Hardware-In-the-Loop Validation of Direct MPPT Based Cuckoo Search Optimization for Partially Shaded Photovoltaic System

Abstract

During partial shading conditions (PSCs), the power-voltage curve becomes more complex, having one global maximum power (GMP) and many local peaks. Traditional maximum power point tracking (MPPT) algorithms are unable to track the GMP under PSCs. Therefore, several optimization tactics based on metaheuristics or artificial intelligence have been applied to deal with GMP tracking effectively. This paper details how a direct control cuckoo search optimizer (CSO) is used to track the GMP for a photovoltaic (PV) system. The proposed CSO addresses the limitations of traditional MPPT algorithms to deal with the PSCs and the shortcomings of the particle swarm optimization (PSO) algorithm, such as low tracking efficiency, steady-state fluctuations, and tracking time.

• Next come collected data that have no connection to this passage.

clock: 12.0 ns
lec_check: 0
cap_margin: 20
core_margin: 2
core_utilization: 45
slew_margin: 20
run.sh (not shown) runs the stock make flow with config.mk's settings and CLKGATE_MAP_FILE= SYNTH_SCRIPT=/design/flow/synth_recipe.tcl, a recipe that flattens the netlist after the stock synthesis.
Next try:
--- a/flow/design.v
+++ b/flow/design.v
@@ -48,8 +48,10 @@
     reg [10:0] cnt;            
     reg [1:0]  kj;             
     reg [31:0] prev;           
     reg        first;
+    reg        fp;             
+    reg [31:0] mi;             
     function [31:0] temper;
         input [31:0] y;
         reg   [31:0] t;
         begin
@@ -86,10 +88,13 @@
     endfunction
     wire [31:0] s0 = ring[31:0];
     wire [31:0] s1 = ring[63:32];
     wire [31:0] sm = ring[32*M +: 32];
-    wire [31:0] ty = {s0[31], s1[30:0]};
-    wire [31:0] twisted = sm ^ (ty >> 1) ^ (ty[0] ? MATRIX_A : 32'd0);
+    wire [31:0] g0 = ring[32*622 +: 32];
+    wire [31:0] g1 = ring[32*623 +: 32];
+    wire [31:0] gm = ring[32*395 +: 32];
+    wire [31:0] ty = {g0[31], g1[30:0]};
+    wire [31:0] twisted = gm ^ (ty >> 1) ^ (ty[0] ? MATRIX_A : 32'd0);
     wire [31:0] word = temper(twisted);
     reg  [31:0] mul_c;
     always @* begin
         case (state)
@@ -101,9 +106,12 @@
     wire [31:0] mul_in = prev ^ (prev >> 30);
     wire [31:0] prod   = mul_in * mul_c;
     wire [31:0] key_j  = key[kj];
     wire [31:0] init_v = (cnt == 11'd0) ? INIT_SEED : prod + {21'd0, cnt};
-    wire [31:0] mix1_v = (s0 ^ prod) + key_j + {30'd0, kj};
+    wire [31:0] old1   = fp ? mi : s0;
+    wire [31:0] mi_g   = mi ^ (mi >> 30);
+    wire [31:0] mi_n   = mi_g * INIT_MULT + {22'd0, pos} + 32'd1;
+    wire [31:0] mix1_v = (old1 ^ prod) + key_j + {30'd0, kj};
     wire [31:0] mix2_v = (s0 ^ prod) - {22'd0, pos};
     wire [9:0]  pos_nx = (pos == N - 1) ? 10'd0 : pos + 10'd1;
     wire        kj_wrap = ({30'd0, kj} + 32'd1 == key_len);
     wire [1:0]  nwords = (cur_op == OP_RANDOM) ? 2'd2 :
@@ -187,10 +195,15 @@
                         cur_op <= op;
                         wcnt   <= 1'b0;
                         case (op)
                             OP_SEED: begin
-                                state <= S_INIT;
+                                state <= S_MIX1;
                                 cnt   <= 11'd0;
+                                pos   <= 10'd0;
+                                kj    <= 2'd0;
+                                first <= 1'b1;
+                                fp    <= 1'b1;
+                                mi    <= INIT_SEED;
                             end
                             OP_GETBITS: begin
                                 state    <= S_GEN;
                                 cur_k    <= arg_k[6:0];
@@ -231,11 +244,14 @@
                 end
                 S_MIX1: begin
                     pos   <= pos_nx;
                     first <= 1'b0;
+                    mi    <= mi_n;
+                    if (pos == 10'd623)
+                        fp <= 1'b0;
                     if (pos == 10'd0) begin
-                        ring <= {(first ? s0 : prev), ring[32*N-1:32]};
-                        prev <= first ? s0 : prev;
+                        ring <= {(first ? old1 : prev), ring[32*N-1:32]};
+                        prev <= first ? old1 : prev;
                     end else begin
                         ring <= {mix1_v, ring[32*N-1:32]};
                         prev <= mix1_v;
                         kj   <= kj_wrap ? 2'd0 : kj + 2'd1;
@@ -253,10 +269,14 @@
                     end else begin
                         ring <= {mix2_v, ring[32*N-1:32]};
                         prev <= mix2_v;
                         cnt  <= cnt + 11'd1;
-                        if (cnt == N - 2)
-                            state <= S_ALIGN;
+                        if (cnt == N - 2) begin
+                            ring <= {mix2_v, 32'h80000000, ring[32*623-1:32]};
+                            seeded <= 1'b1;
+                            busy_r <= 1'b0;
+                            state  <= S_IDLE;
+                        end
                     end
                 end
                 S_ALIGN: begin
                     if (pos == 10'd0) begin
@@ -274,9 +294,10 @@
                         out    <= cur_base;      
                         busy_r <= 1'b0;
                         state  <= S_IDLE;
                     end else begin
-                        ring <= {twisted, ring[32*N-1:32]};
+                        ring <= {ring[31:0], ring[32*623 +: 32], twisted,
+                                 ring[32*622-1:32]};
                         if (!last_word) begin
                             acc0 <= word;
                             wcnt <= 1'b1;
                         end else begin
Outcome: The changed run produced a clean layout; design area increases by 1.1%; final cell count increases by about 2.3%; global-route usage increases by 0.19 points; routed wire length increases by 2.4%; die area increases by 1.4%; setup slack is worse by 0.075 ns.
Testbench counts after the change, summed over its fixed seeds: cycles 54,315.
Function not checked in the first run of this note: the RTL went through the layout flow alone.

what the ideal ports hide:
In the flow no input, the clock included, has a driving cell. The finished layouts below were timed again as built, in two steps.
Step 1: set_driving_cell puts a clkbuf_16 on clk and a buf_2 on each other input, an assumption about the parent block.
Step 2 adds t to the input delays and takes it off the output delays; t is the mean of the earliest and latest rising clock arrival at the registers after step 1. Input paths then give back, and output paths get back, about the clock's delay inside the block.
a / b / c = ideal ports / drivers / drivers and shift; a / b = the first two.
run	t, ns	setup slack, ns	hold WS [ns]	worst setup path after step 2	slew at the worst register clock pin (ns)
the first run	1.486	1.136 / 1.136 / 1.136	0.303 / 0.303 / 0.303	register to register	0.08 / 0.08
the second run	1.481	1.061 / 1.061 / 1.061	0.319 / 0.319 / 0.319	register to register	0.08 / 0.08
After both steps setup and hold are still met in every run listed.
This design comes from an exercise in tuning for small area, a short achievable clock period and few clock cycles per item on the open sky130 flow, not from production work.
At most, simulation tests tie the RTL to the original design; equivalence was not proved.
Power and IR drop assume default switching activity.

==> build 81 <==
## nio61_proc
module nio61_proc (
    input  wire        clk,
    input  wire        rst,
    input  wire        in_valid,
    output wire        in_ready,
    input  wire [7:0]  in_len,
    input  wire [95:0] in_frame,
    output wire        out_valid,
    input  wire        out_ready,
    output wire        out_err,
    output wire [31:0] out_data
);
    wire en = !out_valid || out_ready;    
    assign in_ready = en;
    wire [7:0]  f_d0     = in_frame[79:72];
    wire [7:0]  f_d1     = in_frame[71:64];
    wire [7:0]  f_d2     = in_frame[63:56];
    wire [15:0] f_value  = in_frame[55:40];
    wire [15:0] f_vmax   = in_frame[39:24];
    wire [7:0]  f_digits = in_frame[23:16];
    wire [15:0] f_cksum  = in_frame[15:0];
    wire crc_mod_bad;
    nio61_crc u_crc (.frame(in_frame), .bad(crc_mod_bad));
    wire len_bad = (in_len != 8'd12);
    wire crc_bad = crc_mod_bad;
    wire par_bad = (f_digits[7:4] != 4'd0) || (f_digits[3:0] == 4'd0) || (f_vmax == 16'd0) ||
                   (f_d0[7:3] != 5'd0) || (f_d1[7:3] != 5'd0) || (f_d2[7:3] != 5'd0);
    wire cb_i = crc_bad && !len_bad;
    wire err_i = len_bad || par_bad;
    wire [8:0] low9_i = len_bad ? 9'd2 : par_bad ? 9'd4 :
                        {f_d0[2:0], f_d1[2:0], f_d2[2:0]};
    wire mz_i = (f_value == 16'd0);
    wire sgn_i = f_value[15] || err_i;
    wire [3:0] dd_i = (err_i || mz_i) ? 4'd0 : f_digits[3:0];   
  ...
export LEC_CHECK = 0
export ABC_AREA = 1
export ABC_CLOCK_PERIOD_IN_PS = 3700
export CAP_MARGIN = 20
export CORE_MARGIN = 2
export CORE_UTILIZATION = 40
export CTS_BUF_LIST = sky130_fd_sc_hd__clkbuf_4 sky130_fd_sc_hd__clkbuf_8
export PLACE_DENSITY = 0.6
export SETUP_SLACK_MARGIN = 2.75
export SLEW_MARGIN = 20
export SYNTH_HIERARCHICAL = 1
export SYNTH_MINIMUM_KEEP_SIZE = 0
create_clock -name core_clock -period 6.0 [get_ports {clk}]
standard.sh (not shown) runs the stock make flow with config.mk's settings and CLKGATE_MAP_FILE= SYNTH_SCRIPT=/design/flow/synth_recipe.tcl, a recipe that flattens the netlist after the stock synthesis.
==> flow/flow/run.sh <==
#!/bin/bash
# Layout: the standard flow (standard.sh) with two changes:
#  - synthesis maps the XOR gate module of the checksum network with ABC's
#    speed script (synth_x2.tcl); all else as in the standard synthesis;
#  - the port buffers are sky130_fd_sc_hd__buf_2 cells.
set -euo pipefail
W=$PWD
bash standard.sh SYNTH_SCRIPT=$W/flow/synth_x2.tcl \
  "BUFFER_PORTS_ARGS=-buffer_cell sky130_fd_sc_hd__buf_2" finish > $W/flow.log 2>&1
==> flow/flow/synth_x2.tcl <==
# The standard synthesis (synth_recipe.tcl) with one change: the one-gate
# module nio61_x2 (an XOR), of which the checksum network is built, is mapped
# with ABC's speed script, which maps it to an XOR cell; every other module
# is mapped with the script the flow settings select, exactly as in the
# standard synthesis.  Registers are untouched.
proc synth {args} { yosys synth -nofsm -noshare {*}$args }
proc abc {args} {
  set i [lsearch -exact $args -script]
  set speed [lreplace $args [expr {$i + 1}] [expr {$i + 1}] $::env(SCRIPTS_DIR)/abc_speed.script]
  yosys abc {*}$args nio61_proc nio61_crc
  yosys abc {*}$speed nio61_x2
}
source $::env(SCRIPTS_DIR)/synth.tcl
# left out here: clear keep_hierarchy, flatten, clean up, hide names made inside functions, write 1_2_yosys.v
==> trial 16 (differences from build 81) <==
CORE_UTILIZATION = 60   (was 40)
PLACE_DENSITY = 0.75   (was 0.6)
SETUP_SLACK_MARGIN = 2.6   (was 2.75)
==> build 90 (differences from build 81) <==
==> flow/flow/run.sh (replaced) <==
#!/bin/bash
# Layout: the standard flow (standard.sh) with two changes:
#  - synthesis maps the XOR gate module of the checksum network with ABC's
#    speed script (synth_x2.tcl); all else as in the standard synthesis;
#  - the port buffers are sky130_fd_sc_hd__buf_1 cells.
set -euo pipefail
W=$PWD
bash standard.sh SYNTH_SCRIPT=$W/flow/synth_x2.tcl \
  "BUFFER_PORTS_ARGS=-buffer_cell sky130_fd_sc_hd__buf_1" finish > $W/flow.log 2>&1
SETUP_SLACK_MARGIN = 2.6   (was 2.75)
==> results.txt <==
- The flow ran to the end and the layout has no timing, DRC or antenna violations.
- The analysis attributes to net switching a power of around 2.7 mW.
- Summed over all nets, wire length on met3 after detailed routing comes to approximately 2.0 mm.
- The worst IR drop on VDD is around 0.16 mV.
- The cell type of the slowest stage on the worst timing path is sky130_fd_sc_hd__or2_4.
- The ratio of routed vias to standard cells is slightly below 5.
-- figures above: build 81
Context: an optimization exercise on an open-source flow, tuned for small area, a short achievable clock period and few clock cycles. The choices shown serve that exercise and are no tape-out recipe.

## wip/umber
==> module gf_decomp_mul, before the edit <==
module gf_decomp_mul (
    input  wire        clk,
    input  wire        rst,
    input  wire        cmd_valid,
    output wire        cmd_ready,
    input  wire [7:0]  cmd_op,
    input  wire [1:0]  cmd_ksel,
    input  wire [63:0] cmd_a,
    input  wire [63:0] cmd_b,
    output wire        rsp_valid,
    input  wire        rsp_ready,
    output wire [3:0]  rsp_cc,
    output wire [63:0] rsp_result
);
    localparam OP_CFG   = 8'h04;
    localparam OP_NBM   = 8'h30;
    localparam OP_BLDRT = 8'h31;
    localparam OP_RTRD  = 8'h32;
    localparam OP_MSL8  = 8'h33;
    localparam OP_MODRB = 8'h34;
    localparam OP_MULD  = 8'h35;
    localparam CC_OK      = 3'd0;
    localparam CC_ILLEGAL = 3'd1;
    localparam CC_NOCFG   = 3'd2;
    localparam CC_WIDTH   = 3'd3;
    localparam CC_OPERAND = 3'd4;
    localparam CC_TABLE   = 3'd5;
    reg        cfg_valid;
    reg        k16;           
    reg [15:0] poly;
    reg        rt_valid;
    localparam MK = 4;                  
    localparam [2:0] MSTEPS = 16 / MK;
    reg [15:0] mu;                      
    reg [2:0]  mcnt;                    
    reg        pend;                    
    reg        pend_bldrt;              
    reg [2:0]  cc_q;
    reg [31:0] x_q;
    reg [7:0]  p_q;
    wire rsp_v = pend && !(pend_bldrt && mcnt != 3'd0);
    assign rsp_valid = rsp_v;
    assign rsp_cc    = {1'b0, cc_q};
    assign cmd_ready = !pend || (rsp_v && rsp_ready);
    wire fire = cmd_valid && cmd_ready;
    wire is_cfg   = (cmd_op == OP_CFG);
    wire is_nbm   = (cmd_op == OP_NBM);
    wire is_bldrt = (cmd_op == OP_BLDRT);
    wire is_rtrd  = (cmd_op == OP_RTRD);
    wire is_msl8  = (cmd_op == OP_MSL8);
    wire is_modrb = (cmd_op == OP_MODRB);
    wire is_muld  = (cmd_op == OP_MULD);
    wire is_field = is_bldrt | is_rtrd | is_msl8 | is_modrb | is_muld;
    wire a_hi32 = |cmd_a[63:32];
    wire a_hi16 = a_hi32 | (|cmd_a[31:16]);
    wire a_hi8  = a_hi16 | (|cmd_a[15:8]);
    wire a_hi4  = a_hi8  | (|cmd_a[7:4]);
    wire b_hi16 = |cmd_b[63:16];
    wire b_hi4  = b_hi16 | (|cmd_b[15:4]);
    reg cfg_bad;
    always @(*) begin
        case (cmd_ksel)
            2'd0: cfg_bad = a_hi4;
            2'd1: cfg_bad = a_hi8;
            2'd2: cfg_bad = a_hi16;
            default: cfg_bad = a_hi32;
        endcase
    end
    wire field_bad = (is_rtrd & a_hi8) | (is_msl8 & a_hi16) |
                     (is_modrb & a_hi32) | (is_muld & (a_hi16 | b_hi16));
    reg [2:0] cc;
    always @(*) begin
        if (is_cfg)
            cc = cfg_bad ? CC_OPERAND : CC_OK;
        else if (is_nbm)
            cc = (a_hi8 | b_hi4) ? CC_OPERAND : CC_OK;
        else if (is_field) begin
            if (!cfg_valid)
                cc = CC_NOCFG;
            else if (!k16)
                cc = CC_WIDTH;
            else if (field_bad)
                cc = CC_OPERAND;
            else if (!is_bldrt && !rt_valid)
                cc = CC_TABLE;
            else
                cc = CC_OK;
        end else
            cc = CC_ILLEGAL;
    end
    wire ok = (cc == CC_OK);
    wire [15:0] A = cmd_a[15:0];
    wire [15:0] B = cmd_b[15:0];
    reg [30:0] prod;
    integer i;
    always @(*) begin
        prod = 31'd0;
        for (i = 0; i < 16; i = i + 1)
            if (B[i]) prod = prod ^ ({15'd0, A} << i);
    end
    wire sel_mul   = is_muld | is_nbm;
    wire sel_modrb = is_modrb;
    wire sel_msl8  = is_msl8;
    wire sel_rtrd  = is_rtrd;
    wire [31:0] X = ({32{sel_mul}}   & {1'b0, prod})
                  | ({32{sel_modrb}} & cmd_a[31:0])
                  | ({32{sel_msl8}}  & {8'd0, cmd_a[15:0], 8'd0})
                  | ({32{sel_rtrd}}  & {cmd_a[15:0], 16'd0});
    function [15:0] mulx;
        input [15:0] v;
        input [15:0] p;
        begin
            mulx = {v[14:0], 1'b0} ^ (p & {16{v[15]}});
        end
    endfunction
    function [15:0] mu_step;
        input [15:0] w;
        input [15:0] p;
        integer i;
        reg nb;
        begin
            nb = 1'b0;
            for (i = 0; i < 16; i = i + 1)
                nb = nb ^ (p[i] & w[15-i]);
            mu_step = {w[14:0], nb};
        end
    endfunction
    reg [15:0] mstep [0:MK];
    integer j, m;
    always @(*) begin
        mstep[0] = mu;
        for (j = 0; j < MK; j = j + 1)
            mstep[j+1] = mu_step(mstep[j], poly);
    end
    wire [15:0] Xh = X[31:16];
    reg  [7:0]  q_hi;
    reg  [7:0]  p_lo;
    always @(*) begin
        for (j = 8; j < 16; j = j + 1) begin
            q_hi[j-8] = Xh[j];
            for (m = j + 1; m < 16; m = m + 1)
                q_hi[j-8] = q_hi[j-8] ^ (Xh[m] & mu[j+16-m]);
        end
        for (j = 0; j < 8; j = j + 1) begin
            p_lo[j] = 1'b0;
            for (m = 8; m < 16; m = m + 1)
                p_lo[j] = p_lo[j] ^ (Xh[m] & mu[j+16-m]);
        end
    end
    wire [31:0] x_d = {q_hi, X[23:0]};
    wire [15:0] xl = x_q[15:0];
    wire [7:0]  hl = x_q[23:16];
    wire [7:0]  qh = x_q[31:24];
    wire [7:0]  pl = p_q;
    reg  [7:0]  ql;
    always @(*) begin
        for (j = 0; j < 8; j = j + 1) begin
            ql[j] = hl[j] ^ pl[j];
            for (m = j + 1; m < 8; m = m + 1)
                ql[j] = ql[j] ^ (hl[m] & mu[j+16-m]);
        end
    end
    wire [15:0] q = {qh, ql};
    reg  [30:0] qp;
    always @(*) begin
        qp = 31'd0;
        for (j = 0; j < 16; j = j + 1)
            if (poly[j]) qp = qp ^ ({15'd0, q} << j);
    end
    wire [15:0] red = xl ^ qp[15:0];
    assign rsp_result = {48'd0, red};
    always @(posedge clk) begin
        if (fire && ok && is_cfg)
            mu <= 16'h0001;
        else if (mcnt != 3'd0)
            mu <= mstep[MK];
    end
    always @(posedge clk) begin
        if (rst) begin
            pend       <= 1'b0;
            pend_bldrt <= 1'b0;
            mcnt       <= 3'd0;
            cfg_valid  <= 1'b0;
            k16        <= 1'b0;
            poly       <= 16'd0;
            rt_valid   <= 1'b0;
        end else begin
            if (mcnt != 3'd0)
                mcnt <= mcnt - 3'd1;
            if (rsp_v && rsp_ready)
                pend <= 1'b0;
            if (fire) begin
                pend       <= 1'b1;
                pend_bldrt <= is_bldrt;
                if (ok && is_cfg) begin
                    cfg_valid <= 1'b1;
                    k16       <= (cmd_ksel == 2'd2);
                    poly      <= cmd_a[15:0];
                    rt_valid  <= 1'b0;
                    mcnt      <= MSTEPS;
                end
                if (ok && is_bldrt)
                    rt_valid <= 1'b1;
            end
        end
    end
    always @(posedge clk) begin
        if (cmd_ready) begin
            cc_q <= cc;
            x_q  <= x_d & {32{ok}};
            p_q  <= p_lo & {8{ok}};
        end
    end
endmodule
Settings: LEC_CHECK=0, CAP_MARGIN=20, CORE_MARGIN=2, CORE_UTILIZATION=35, PLACE_DENSITY=0.55, SETUP_SLACK_MARGIN=3, SLEW_MARGIN=20, SYNTH_MEMORY_MAX_BITS=65536; clock period 8.0 ns.
standard.sh (not shown) runs the stock make flow with config.mk's settings and CLKGATE_MAP_FILE= SYNTH_SCRIPT=/design/flow/synth_recipe.tcl, a recipe that flattens the netlist after the stock synthesis.
==> flow/flow/run.sh <==
#!/bin/bash
# The standard layout (the standard.sh: ORFS synthesis through finish),
# with one change: the port buffers that global placement inserts on every
# input and output are sky130_fd_sc_hd__buf_1 instead of the cell buffer_ports
# picks by default (clkdlybuf4s50_1, a delay cell); timing repair resizes
# them as needed.
set -euo pipefail
cd "$(dirname "$0")/.."
export BUFFER_PORTS_ARGS="-buffer_cell sky130_fd_sc_hd__buf_1"
bash standard.sh > standard_make.log 2>&1
--- input diff wip/umber..wip/nickel ---
--- a/flow/design.v
+++ b/flow/design.v
@@ -31,6 +31,7 @@
     reg        rt_valid;
     localparam MK = 4;                  
     localparam [2:0] MSTEPS = 16 / MK;
+    reg [15:0] mv;                      
     reg [15:0] mu;                      
     reg [2:0]  mcnt;                    
     reg        pend;                    
@@ -38,6 +39,7 @@
     reg [2:0]  cc_q;
     reg [31:0] x_q;
     reg [7:0]  p_q;
+    reg        ok_q;
     wire rsp_v = pend && !(pend_bldrt && mcnt != 3'd0);
     assign rsp_valid = rsp_v;
     assign rsp_cc    = {1'b0, cc_q};
@@ -113,24 +115,15 @@
             mulx = {v[14:0], 1'b0} ^ (p & {16{v[15]}});
         end
     endfunction
-    function [15:0] mu_step;
-        input [15:0] w;
-        input [15:0] p;
-        integer i;
-        reg nb;
-        begin
-            nb = 1'b0;
-            for (i = 0; i < 16; i = i + 1)
-                nb = nb ^ (p[i] & w[15-i]);
-            mu_step = {w[14:0], nb};
-        end
-    endfunction
     reg [15:0] mstep [0:MK];
+    reg [MK-1:0] mbits;
     integer j, m;
     always @(*) begin
-        mstep[0] = mu;
-        for (j = 0; j < MK; j = j + 1)
-            mstep[j+1] = mu_step(mstep[j], poly);
+        mstep[0] = mv;
+        for (j = 0; j < MK; j = j + 1) begin
+            mbits[MK-1-j] = mstep[j][15];
+            mstep[j+1] = mulx(mstep[j], poly);
+        end
     end
     wire [15:0] Xh = X[31:16];
     reg  [7:0]  q_hi;
@@ -148,10 +141,10 @@
         end
     end
     wire [31:0] x_d = {q_hi, X[23:0]};
-    wire [15:0] xl = x_q[15:0];
-    wire [7:0]  hl = x_q[23:16];
-    wire [7:0]  qh = x_q[31:24];
-    wire [7:0]  pl = p_q;
+    wire [15:0] xl = x_q[15:0]  & {16{ok_q}};
+    wire [7:0]  hl = x_q[23:16] & {8{ok_q}};
+    wire [7:0]  qh = x_q[31:24] & {8{ok_q}};
+    wire [7:0]  pl = p_q        & {8{ok_q}};
     reg  [7:0]  ql;
     always @(*) begin
         for (j = 0; j < 8; j = j + 1) begin
@@ -170,10 +163,12 @@
     wire [15:0] red = xl ^ qp[15:0];
     assign rsp_result = {48'd0, red};
     always @(posedge clk) begin
-        if (fire && ok && is_cfg)
-            mu <= 16'h0001;
-        else if (mcnt != 3'd0)
-            mu <= mstep[MK];
+        if (fire && ok && is_cfg) begin
+            mv <= cmd_a[15:0];
+        end else if (mcnt != 3'd0) begin
+            mv <= mstep[MK];
+            mu <= {mu[15-MK:0], mbits};
+        end
     end
     always @(posedge clk) begin
         if (rst) begin
@@ -207,8 +202,9 @@
     always @(posedge clk) begin
         if (cmd_ready) begin
             cc_q <= cc;
-            x_q  <= x_d & {32{ok}};
-            p_q  <= p_lo & {8{ok}};
+            x_q  <= x_d;
+            p_q  <= p_lo;
+            ok_q <= ok;
         end
     end
 endmodule
Results
Per the final summary, wip/nickel finished and its layout is clean on timing, DRC and antenna. Per the comparison of wip/nickel with wip/umber, post-synthesis to final-layout area growth did not really move; worst setup slack went down. Via count delta (wip/umber -> wip/nickel): insignificant. Going from wip/umber to wip/nickel, number of cells on the worst hold path shrinks by 2. Maximum frequency shrinks by a few percent when moving from wip/umber to wip/nickel. The area share of buffers outside the clock network of wip/umber and that of wip/nickel are within noise of each other.
No functional check of the RTL was part of any run of this note.

-- separate check: timing with driven ports --
The flow's constraints put no driver on any port. The routed layouts listed below were extracted and timed again, unchanged, in two steps.
Step 1 (the two cells are an assumption about what drives the block):
set clk [get_ports {clk}]
set_driving_cell -lib_cell sky130_fd_sc_hd__clkbuf_16 $clk
set_driving_cell -lib_cell sky130_fd_sc_hd__buf_2 [delete_from_list [all_inputs] $clk]
Step 2 moves the port delays by t, midway between the first and last clock arrival at a register: inputs arrive t later, outputs are due t later. That takes back most of the time a late clock gives input paths.
a / b / c = no drivers / after step 1 / after step 2; a / b = the first two.
run | shift t [ns] | slack for setup (ns) | hold slack, ns | worst setup path at the end | cell pins on the clock port's net
wip/umber | 0.387 | 3.328 / 3.283 / 3.223 | 0.476 / 0.476 / 0.476 | input to register | 1
wip/nickel | 0.387 | 3.224 / 3.184 / 3.029 | 0.441 / 0.441 / 0.441 | input to register | 1
After both steps setup and hold are still met in every run listed. For wip/nickel, which loses most, drivers alone change the setup slack by -0.040 ns; drivers and shift together by -0.195 ns.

The CSO was implemented using MATLAB/Simulink for a PV array operating under PSCs and its tracking performance was compared to that of the PSO-MPPT. Experimental validation of the CSO-MPPT was performed on a boost DC/DC converter using a real-time Hardware-In-the-Loop (HIL) simulator (OPAL-RT OP4510) and dSPACE 1104. The results show that CSO is capable of tracking GMP within 0.99–1.32 s under various shading patterns. Both the simulation and experimental findings revealed that the CSO outperformed the PSO in terms of steady-state fluctuations and tracking time.